Opioids

Overview

Since the dawn of pain, creatures have long sought ways to mitigate the evolutionary warning signal. One of nature's most effective painkillers is opium, a highly addictive, milky latex extracted from poppy plants.

1440 Findings

Hours of research by our editors, distilled into minutes of clarity.

  • Opioids are a class of drugs including fentanyl, heroin, oxycodone, and more

    Since the dawn of pain, living things have sought ways to mitigate this evolutionary warning signal. One of nature's most effective painkillers is opium, a highly addictive, milky latex extracted from poppy plants. This forms the basis of one of the most prescribed classes of modern drugs.

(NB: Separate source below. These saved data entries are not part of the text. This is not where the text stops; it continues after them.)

File: config.mk
export PLATFORM = sky130hd
export DESIGN_NAME = i2c_txn_sequencer
export DESIGN_NICKNAME = d
export VERILOG_FILES = /design/src/rtl/i2c_txn_sequencer.sv
export SDC_FILE = /design/constraint.sdc
export NUM_CORES = 1
export LEC_CHECK = 0
export ABC_AREA = 1
export CAP_MARGIN = 20
export CORE_MARGIN = 4
export CORE_UTILIZATION = 54
export CTS_CLUSTER_SIZE = 12
export DETAILED_ROUTE_END_ITERATION = 8
export GPL_ROUTABILITY_DRIVEN = 0
export GPL_TIMING_DRIVEN = 0
export PLACE_DENSITY = 0.91
export SLEW_MARGIN = 15
export SYNTH_ARGS = -nofsm -noshare
export SYNTH_HDL_FRONTEND = slang
export SYNTH_SLANG_ARGS = --single-unit
File: constraint.sdc
create_clock -name clk -period 3 [get_ports clk]
set_input_delay 0.6 -clock clk [delete_from_list [all_inputs] [get_ports clk]]
set_output_delay 0.6 -clock clk [all_outputs]
set_load 0.005 [all_outputs]
File: src/rtl/i2c_txn_sequencer.sv
// Command FIFO and issue sequencer in front of an I2C master.
// Pops one queued transaction at a time and returns read data or timeouts.
module i2c_txn_sequencer #(
    parameter int DEPTH          = 4,
    parameter int ENABLE_CYCLES  = 5,
    parameter int TIMEOUT_CYCLES = 1024
) (
    input  logic                     clk,
    input  logic                     rst,
    input  logic                     cmd_valid,
    output logic                     cmd_ready,
    input  logic [6:0]               cmd_addr,
    input  logic                     cmd_rw,
    input  logic [7:0]               cmd_data,
    output logic [6:0]               m_address,
    output logic [7:0]               m_data_in,
    output logic                     m_rw,
    output logic                     m_enable,
    input  logic                     m_ready,
    input  logic [7:0]               m_data_out,
    output logic                     rsp_valid,
    input  logic                     rsp_ready,
    output logic [7:0]               rsp_data,
    output logic [6:0]               rsp_addr,
    output logic                     rsp_err,
    output logic                     busy,
    output logic [$clog2(DEPTH):0]   fifo_count
);

    localparam int AW = $clog2(DEPTH);
    localparam int CW = AW + 1;
    localparam int EW = (ENABLE_CYCLES > 1) ? $clog2(ENABLE_CYCLES) : 1;
    localparam int TW = $clog2(TIMEOUT_CYCLES + 1);

    typedef enum logic [2:0] {
        IDLE,
        ISSUE,
        WAIT_BUSY,
        WAIT_DONE,
        RESPOND
    } state_t;

    state_t state, state_d;

    // Entry layout: {rw, addr[6:0], data[7:0]}
    logic [15:0]   mem [DEPTH];
    logic [AW-1:0] wr_ptr;
    logic [AW-1:0] rd_ptr;
    logic [CW-1:0] count;

    logic [EW-1:0] en_cnt;
    logic [TW-1:0] to_cnt;
    logic          saw_low;

    logic push;
    logic pop;
    logic en_last;
    logic to_fire;
    logic timed_out;

    assign cmd_ready  = (count != CW'(DEPTH));
    assign fifo_count = count;
    assign push       = cmd_valid && cmd_ready;
    assign pop        = (state == IDLE) && (count != '0) && m_ready;
    assign en_last    = (en_cnt == EW'(ENABLE_CYCLES - 1));
    assign to_fire    = (to_cnt == TW'(TIMEOUT_CYCLES - 1));
    assign busy       = (state != IDLE) || (count != '0);

    always_comb begin
        state_d   = state;
        timed_out = 1'b0;
        unique case (state)
            IDLE: begin
                if (pop) state_d = ISSUE;
            end
            ISSUE: begin
                // A master that already went busy skips the busy wait
                if (en_last)
                    state_d = (saw_low || !m_ready) ? WAIT_DONE : WAIT_BUSY;
            end
            WAIT_BUSY: begin
                if (!m_ready) begin
                    state_d = WAIT_DONE;
                end else if (to_fire) begin
                    state_d   = RESPOND;
                    timed_out = 1'b1;
                end
            end
            WAIT_DONE: begin
                if (m_ready) begin
                    state_d = m_rw ? RESPOND : IDLE;
                end else if (to_fire) begin
                    state_d   = RESPOND;
                    timed_out = 1'b1;
                end
            end
            RESPOND: begin
                if (rsp_ready) state_d = IDLE;
            end
            default: state_d = IDLE;
        endcase
    end

    always_ff @(posedge clk) begin
        if (push) mem[wr_ptr] <= {cmd_rw, cmd_addr, cmd_data};
    end

    always_ff @(posedge clk) begin
        if (rst) begin
            state     <= IDLE;
            wr_ptr    <= '0;
            rd_ptr    <= '0;
            count     <= '0;
            en_cnt    <= '0;
            to_cnt    <= '0;
            saw_low   <= 1'b0;
            m_address <= '0;
            m_data_in <= '0;
            m_rw      <= 1'b0;
            m_enable  <= 1'b0;
            rsp_valid <= 1'b0;
            rsp_data  <= '0;
            rsp_addr  <= '0;
            rsp_err   <= 1'b0;
        end else begin
            state <= state_d;

            if (push) wr_ptr <= wr_ptr + AW'(1);
            if (pop)  rd_ptr <= rd_ptr + AW'(1);
            unique case ({push, pop})
                2'b10:   count <= count + CW'(1);
                2'b01:   count <= count - CW'(1);
                default: count <= count;
            endcase

            if (pop)
                {m_rw, m_address, m_data_in} <= mem[rd_ptr];

            if (state == ISSUE) en_cnt <= en_cnt + EW'(1);
            else                en_cnt <= '0;

            if (pop) begin
                m_enable <= 1'b1;
                saw_low  <= 1'b0;
            end else if (state == ISSUE) begin
                if (en_last)  m_enable <= 1'b0;
                if (!m_ready) saw_low  <= 1'b1;
            end

            // Saturating wait counter, restarted on every state change
            if (state_d != state)
                to_cnt <= '0;
            else if (to_cnt != TW'(TIMEOUT_CYCLES))
                to_cnt <= to_cnt + TW'(1);

            if (state != RESPOND && state_d == RESPOND) begin
                rsp_valid <= 1'b1;
                rsp_addr  <= m_address;
                rsp_err   <= timed_out;
                rsp_data  <= timed_out ? 8'h00 : m_data_out;
            end else if (state == RESPOND && rsp_ready) begin
                rsp_valid <= 1'b0;
                rsp_err   <= 1'b0;
            end
        end
    end

endmodule

; After elaboration in Yosys (flattened, before gate mapping)
; Memory sizes are Yosys's and may differ from the RTL's. A register that Yosys moved wholly into a read port is not among the register bits.
; Cells that the tools add are included.
; Widths: inputs -> output; s select.
[classes]
n_addsub = 6
eq_ne = 13
mux = 23
bitwise = 2
n_reduce_logical = 20
[op_table]
columns = op, n
row1 = $mux 3, 7
row2 = $pmux 3 s5, 1
row3 = $mux 1, 12
row4 = $add 11x1->11 const B, 1
row5 = $eq 11x10->1 const B, 1
row6 = $ne 11x11->1 const B, 1
row7 = $eq 3x3->1 const B, 3
row8 = $mux 8, 1
row9 = $reduce_bool 2->1, 4
row10 = $add 3x1->3 const B, 2
row11 = $eq 3x2->1 const B, 2
row12 = $ne 3x3->1 const B, 2
row13 = $pmux 3 s2, 1
row14 = $reduce_bool 3->1, 2
row15 = $reduce_or 2->1, 3
row16 = $logic_and 1x1->1, 5
row17 = $add 2x1->2 const B, 2
row18 = $reduce_and 2->1, 2
row19 = $eq 3x1->1 const B, 1
row20 = $logic_not 3->1, 1
row21 = $ne 3x3->1, 1
row22 = $sub 3x1->3 const B, 1
row23 = $eq 2x1->1 const B, 1
row24 = $eq 2x2->1 const B, 1
row25 = other kinds (4), 6
[totals]
ff_bits = 43
ramBits = 64
inputBits = 29
out_inout_bits = 39
wordCells = 77
n_memories = 1
[memory_table]
columns = name, words, word_bits, read_ports, rd_ports_with_merged_regs, write_ports, line_no
row1 = mem, 4, 16, 1, 1, 1, 46  ; logic [15:0] mem [DEPTH];

; Depth between registers and ports, before layout
[depth]
word_depth = 8
ltp_mapped = 14
mapped_depth_nobuf = 13

; Worst setup path after synthesis
; Ideal clock, no wire load.
[synth_path]
kind = input -> register
startpoint = input m_ready
endpoint = register count[2], in the netlist fifo_count[2]
arrival_time_ns = 2.190
required_ns = 2.878
slack_ns = 0.688
cell_stages = 10
n_path_buf = 1
cell_sequence = nand4_1 nor2_4 buf_1 ha_1 inv_1 fa_1 a21oi_1 o21ai_0 o21ai_0 a21oi_1
[synth_between]
elab_chain_len = 3
elab_cells_between_ends = 5
classes_between = eq/ne: 2 / mux: 1 / reduce/logical: 2
[synth_rtl]
columns = element, line_no
row1 = from (decl), 19  ; input logic m_ready,
row2 = $logic_and 1x1->1 *, 64  ; assign pop = (state == IDLE) && (count != '0) && m_ready;
row3 = net pop, 56  ; logic pop;
row4 = $eq 2x1->1 or $eq 2x2->1 (tied branches), 130  ; unique case ({push, pop})
row5 = $pmux 3 s2 or $reduce_bool 2->1 (tied branches), n/a
row6 = to (signal assigned), 131  ; 2'b10: count <= count + CW'(1);
row7 = to (signal assigned), 132  ; 2'b01: count <= count - CW'(1);
row8 = to (signal assigned), 133  ; default: count <= count;
row9 = to (decl), 49  ; logic [CW-1:0] count;
; Mark *: on every way through the listed nets, which the timed path passes. The rest lies on a longest branch.
; A chain may end at the register's enable or synchronous reset.

; Worst setup path after layout
[layout_path]
startpoint = input m_ready
endpoint = register count[2], in the netlist fifo_count[2]
[layout_between]
elab_chain_len = 3
elab_cells_between_ends = 5
classes_between = eq/ne: 2 / mux: 1 / reduce/logical: 2
[layout_rtl]
columns = element, line_no
row1 = $logic_and 1x1->1 *, 64
row2 = $eq 2x1->1 or $eq 2x2->1 (tied branches), 130
row3 = $pmux 3 s2 or $reduce_bool 2->1 (tied branches), n/a
; Mark *: on every way between the ends. The rest lies on a longest branch, timed or not.

==> impl_metrics.sql <==
INSERT INTO impl_metrics (metric_group, metric, value, unit) VALUES
('setup_path', 'crit_path_max_fanout', '18', ''),
('timing', 'fmaxAchievable', '363', 'MHz'),
('timing', 'layout_worst_path_cycle_share', '0.919', ''),
('power', 'power', '5210', 'uW'),
('setup_path', 'cp.arrival', '3140', 'ps'),
('detailed_routing', 'route.detailed.drc', '0', ''),
('setup_path', 'worstSetupPathType', 'input pin to flip-flop', ''),
('die', 'die_area', '10800', 'um^2'),
('cts', 'htree_levels', '4', ''),
('logic_synthesis', 'post_synth_inst_count', '498', ''),
('timing', 'max_clock_skew', '6.76', 'ps'),
('global_route', 'grt_pass1_vias', '4291', ''),
('cts', 'clock_insertion_delay_worst_skew', '510', 'ps'),
('final_layout', 'final_layout_size_suffix_gt1_frac', '0.117', ''),
('timing', 'layout_min_cycle_time', '2760', 'ps'),
('timing', 'headroom_to_the_max_slew_limit', '0.358', ''),
('die', 'die_width', '104', 'um'),
('cts', 'cts_buffers', '17', ''),
('detailed_routing', 'avgRoutedWirePerCell', '17.9', 'um'),
('timing', 'final_max_tran_viols', '0', ''),
('placed_design', 'io_buffers', '66', ''),
('die', 'pin_count', '68', ''),
('die', 'design.core.area', '8850', 'um^2'),
('hold_path', 'worstHoldPathType', 'flip-flop to flip-flop', ''),
('power', 'vdd_ir_drop_max', '0.000596', 'V'),
('cts', 'tritoncts', 'done', ''),
('timing', 'worst_margin_pin_slew', '963', 'ps'),
('timing', 'setup_repair_after_global_routing_missed_its_margin', 'no', ''),
('final_layout', 'area.growth.synth_to_final', '27.7', '%'),
('global_route', 'antenna_found_initial', '0', ''),
('die', 'rows', '34', ''),
('timing', 'setup_viol_count_final', '0', ''),
('die', 'die_height', '104', 'um'),
('logic_synthesis', 'synth.cell_area', '4980', 'um^2'),
('global_route', 'gr-total-overflow', '0', ''),
('logic_synthesis', 'yosysUniqueCellTypes', '34', ''),
('placed_design', 'post-dp-hpwl', '8110', 'um'),
('cts', 'postCtsSetupRepairBufs', '0', ''),
('detailed_routing', 'antenna_left', '0', ''),
('cts', 'clock_tree.root_cell', 'sky130_fd_sc_hd__clkbuf_8', ''),
('global_route', 'global_route.usage.total', '0.237', ''),
('run', 'number_of_maximum_capacitance_constraint_violations', '0', ''),
('timing', 'final_hold_viol_count', '0', ''),
('detailed_routing', 'drt_pre_antenna_iters', '5', ''),
('power', 'cellLeakagePower', '0.00231', 'uW'),
('logic_synthesis', 'syn_avg_cell_area', '9.99', 'um^2'),
('setup_path', 'setup.worst_path.end_class', 'flip-flop', ''),
('final_layout', 'insertedDiodeCount', '0', ''),
('final_layout', 'final_core_util', '0.718', ''),
('outcome', 'run_status', 'finished clean', ''),
('logic_synthesis', 'syn-num-nets', '537', ''),
('cts', 'cts_max_path_buffers', '2', ''),
('timing', 'fin_setup_tns', '0', 'ps'),
('global_route', 'grt_max_degree', '17', ''),
('detailed_routing', 'number_of_violations_reported_at_the_end_of_detailed_routing_iteration_0', '325', ''),
('cts', 'clk_pin_slew', '60', 'ps'),
('die', 'floorplan.initialDensity', '0.563', ''),
('global_route', 'grt_pass1_wl', '20500', 'um'),
('detailed_routing', 'finalWirelength', '12600', 'um'),
('setup_path', 'critPathRequiredTime', '3390', 'ps'),
('cts', 'cts_sinks', '123', ''),
('detailed_routing', 'num_vias', '4089', ''),
('setup_path', 'timing.critical_path.from_type', 'input pin', ''),
('detailed_routing', 'post_drt_via_cell_ratio', '5.79', ''),
('power', 'power_density', '820', 'nW/um^2'),
('timing', 'timing.final.ws_setup', '242', 'ps'),
('cts', 'cts_resized', '0', ''),
('logic_synthesis', 'ys.warnings.count', '0', ''),
('final_layout', 'final_net_count', '624', ''),
('logic_synthesis', 'ys_seq_area_frac', '0.623', ''),
('placed_design', 'worst_slack_at_placement', '-431', 'ps'),
('timing', 'hold-worst-slack', '459', 'ps'),
('logic_synthesis', 'ys_ff_latch', '123', '');
==> metal layers <==
metal / routed length, um / global-route usage
met1: 4700 / 0.256
met2: 6540 / 0.429
met3: 1050 / 0.0646
met4: 355 / 0.112
met5: 0 / 0
==> registers in the layout (all words and copies together), names as in the netlist, 2 cells and up <==
register and flops:
mem 64, to_cnt 11, m_data_in 8, rsp_data 8, m_address 7, rsp_addr 7
en_cnt 3, fifo_count 3, state 3, rd_ptr 2, wr_ptr 2
==> path summary, 6_finish.rpt <==
check | start | end | slack, ps | cells after the start
setup / recovery | m_ready | fifo_count[2] | 240 | 10
hold / removal | rsp_data[1] | rsp_data[1] | 460 | 2
setup reg to reg | fifo_count[1] | fifo_count[2] | 460 | 11
hold reg to reg | rsp_data[1] | rsp_data[1] | 460 | 2
==> layout by cell type (no fill, tap or decap), types with 2 or more instances in the layout <==
cell,n
sky130_fd_sc_hd__nor2_1,98
sky130_fd_sc_hd__clkdlybuf4s50_1,66
sky130_fd_sc_hd__edfxtp_1,64
sky130_fd_sc_hd__o21ai_0,63
sky130_fd_sc_hd__dfxtp_1,59
sky130_fd_sc_hd__nand2_1,47
sky130_fd_sc_hd__inv_1,34
sky130_fd_sc_hd__a21oi_1,17
sky130_fd_sc_hd__a31oi_1,17
sky130_fd_sc_hd__clkbuf_16,16
sky130_fd_sc_hd__nor2_2,15
sky130_fd_sc_hd__clkbuf_1,13
sky130_fd_sc_hd__nand3_1,11
sky130_fd_sc_hd__ha_1,9
sky130_fd_sc_hd__inv_6,9
sky130_fd_sc_hd__xor2_1,7
sky130_fd_sc_hd__nand4_1,6
sky130_fd_sc_hd__nor3_1,5
sky130_fd_sc_hd__nor2_4,4
sky130_fd_sc_hd__nand2_2,4
sky130_fd_sc_hd__buf_6,4
sky130_fd_sc_hd__buf_1,2
sky130_fd_sc_hd__buf_2,2
sky130_fd_sc_hd__inv_2,2
sky130_fd_sc_hd__nand2_4,2
sky130_fd_sc_hd__clkinv_1,2
sky130_fd_sc_hd__xnor2_1,2
sky130_fd_sc_hd__clkinv_2,2
sky130_fd_sc_hd__clkinv_4,2
==> cell usage after synthesis <==
library cell | count | area share
sky130_fd_sc_hd__a2111oi_0 | 1 | 0.0018
sky130_fd_sc_hd__a211oi_2 | 1 | 0.0025
sky130_fd_sc_hd__a21oi_1 | 17 | 0.017
sky130_fd_sc_hd__a22oi_1 | 1 | 0.0015
sky130_fd_sc_hd__a31oi_1 | 17 | 0.021
sky130_fd_sc_hd__buf_1 | 3 | 0.0023
sky130_fd_sc_hd__buf_2 | 2 | 0.0020
sky130_fd_sc_hd__buf_6 | 2 | 0.0045
sky130_fd_sc_hd__clkbuf_1 | 13 | 0.0098
sky130_fd_sc_hd__clkinv_1 | 2 | 0.0015
sky130_fd_sc_hd__dfxtp_1 | 59 | 0.24
sky130_fd_sc_hd__edfxtp_1 | 64 | 0.39
sky130_fd_sc_hd__fa_1 | 1 | 0.0040
sky130_fd_sc_hd__ha_1 | 9 | 0.023
sky130_fd_sc_hd__inv_1 | 34 | 0.026
sky130_fd_sc_hd__inv_2 | 2 | 0.0015
sky130_fd_sc_hd__inv_4 | 1 | 0.0013
sky130_fd_sc_hd__nand2_1 | 47 | 0.035
sky130_fd_sc_hd__nand2_2 | 4 | 0.0050
sky130_fd_sc_hd__nand2_4 | 2 | 0.0045
sky130_fd_sc_hd__nand3_1 | 11 | 0.011
sky130_fd_sc_hd__nand3_4 | 1 | 0.0035
sky130_fd_sc_hd__nand3b_1 | 1 | 0.0015
sky130_fd_sc_hd__nand4_1 | 6 | 0.0075
sky130_fd_sc_hd__nor2_1 | 102 | 0.077
sky130_fd_sc_hd__nor2_2 | 11 | 0.014
sky130_fd_sc_hd__nor2_4 | 4 | 0.0090
sky130_fd_sc_hd__nor3_1 | 5 | 0.0050
sky130_fd_sc_hd__nor3b_1 | 1 | 0.0015
sky130_fd_sc_hd__nor4_1 | 1 | 0.0013
sky130_fd_sc_hd__o21ai_0 | 63 | 0.063
sky130_fd_sc_hd__o21ai_2 | 1 | 0.0018
sky130_fd_sc_hd__xnor2_1 | 2 | 0.0035
sky130_fd_sc_hd__xor2_1 | 7 | 0.012
==> worst max-delay path: stages <==
cell and delay (ps):
sky130_fd_sc_hd__clkdlybuf4s50_1 610, sky130_fd_sc_hd__nand4_1 190, sky130_fd_sc_hd__nor2_4 420, sky130_fd_sc_hd__ha_1 260, sky130_fd_sc_hd__inv_1 80, sky130_fd_sc_hd__fa_1 400
sky130_fd_sc_hd__a21oi_1 150, sky130_fd_sc_hd__o21ai_0 130, sky130_fd_sc_hd__o21ai_0 220, sky130_fd_sc_hd__a21oi_1 90
==> report_power, final <==
| part | switching [uW] | internal, uW |
|---|---|---|
| sequential | 124 | 1990 |
| combinational | 750 | 488 |
| clock | 819 | 1040 |
==> area by class of cell <==
| type | count | area [um^2] |
|---|---|---|
| Buffer | 19 | 88.8 |
| Clock inverter | 15 | 125 |
| Tap cell | 108 | 135 |
| Sequential cell | 123 | 3100 |
| Fill cell | 589 | 2490 |
| Timing Repair Buffer | 69 | 698 |
| Multi-Input combinational cell | 316 | 1640 |
| Clock buffer | 17 | 414 |
| Inverter | 39 | 149 |
==> timing repair <==
action,CTS,global route
endpoints found under the setup margin,0,1
hold endpoints to repair,0,0
hold buffers,0,0
==> metrics by stage <==
stage / cell area, um^2 / instances
finish: 6360 / 706
global route: 6360 / 706
CTS: 6360 / 707
detailed placement: 5820 / 675
global placement: 5770 / 672
floorplan: 4980 / 498
==> cells by family (layout without fill, tap and decap cells) <==
kind of cell / after synthesis / count (layout) / share of synthesized area
DFF: 123 / 123 / 0.623
AOI/OAI and AO/OA: 101 / 101 / 0.109
and+or+nand+nor: 196 / 196 / 0.176
xor gates and xnor gates: 9 / 9 / 0.0158
buffers and inverters: 59 / 159 / 0.0485
adders and majority gates: 10 / 10 / 0.0266
Power figures use the tool's default switching activity.
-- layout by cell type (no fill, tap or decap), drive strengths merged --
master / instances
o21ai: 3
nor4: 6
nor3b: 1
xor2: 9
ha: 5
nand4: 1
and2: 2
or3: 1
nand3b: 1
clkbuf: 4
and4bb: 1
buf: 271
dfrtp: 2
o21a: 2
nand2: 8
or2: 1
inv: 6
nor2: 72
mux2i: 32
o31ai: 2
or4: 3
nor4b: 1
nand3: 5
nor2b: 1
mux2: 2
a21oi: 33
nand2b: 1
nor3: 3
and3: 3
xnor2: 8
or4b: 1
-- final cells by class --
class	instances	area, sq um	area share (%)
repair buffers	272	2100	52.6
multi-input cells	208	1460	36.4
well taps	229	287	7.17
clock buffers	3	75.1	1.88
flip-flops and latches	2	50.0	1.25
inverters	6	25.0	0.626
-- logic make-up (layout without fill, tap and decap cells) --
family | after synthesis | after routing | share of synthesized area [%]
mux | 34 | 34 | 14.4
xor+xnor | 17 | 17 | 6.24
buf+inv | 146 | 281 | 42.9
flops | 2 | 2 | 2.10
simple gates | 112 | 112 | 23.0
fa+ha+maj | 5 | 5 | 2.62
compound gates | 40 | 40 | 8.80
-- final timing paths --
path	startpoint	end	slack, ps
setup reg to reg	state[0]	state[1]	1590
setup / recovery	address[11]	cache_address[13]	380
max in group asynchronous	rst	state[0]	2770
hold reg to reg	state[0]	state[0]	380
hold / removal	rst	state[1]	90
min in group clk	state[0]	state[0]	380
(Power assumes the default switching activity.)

  • Evidence of opium use dates to as early as 5000 BCE

    Archaeological evidence shows the use of the poppy plant for its pain-killing properties likely originated in the Mediterranean before making its way to the East and West via trade. It has since inspired two eponymous wars, and highly addictive derivatives of the naturally occurring substance have led to an ongoing overdose crisis.

  • Opioids mimic naturally produced endorphins to dull pain

    Once in the body, opioids bind to naturally occurring opioid receptors typically used by endorphins to temper pain. They trigger the release of dopamine, a desire-related hormone, and decrease noradrenaline, a neurotransmitter involved in heart and breathing rate regulation, meaning high doses can slow these processes to dangerous levels.

  • One person dies from opioids every 7 to 8 minutes

    This collection of infographics by the National Institute for Health Care Management helps put the crisis into perspective. The opioid epidemic has had three waves. Opioid-related deaths increasingly involve synthetic versions of the drug class, contributing to 83 percent of all opioid-related deaths in 2020. Use these infographics to learn more about the crisis.

  • Narcan is an opioid antagonist that can rapidly reverse overdoses

    Naloxone, also known by the brand name Narcan, is an opioid-overdose reversal medication that typically begins working within a few minutes. An opioid antagonist, the treatment attaches to opioid receptors without activating them, forcing opioid molecules out of their respective receptors and allowing users' breathing rates to normalize.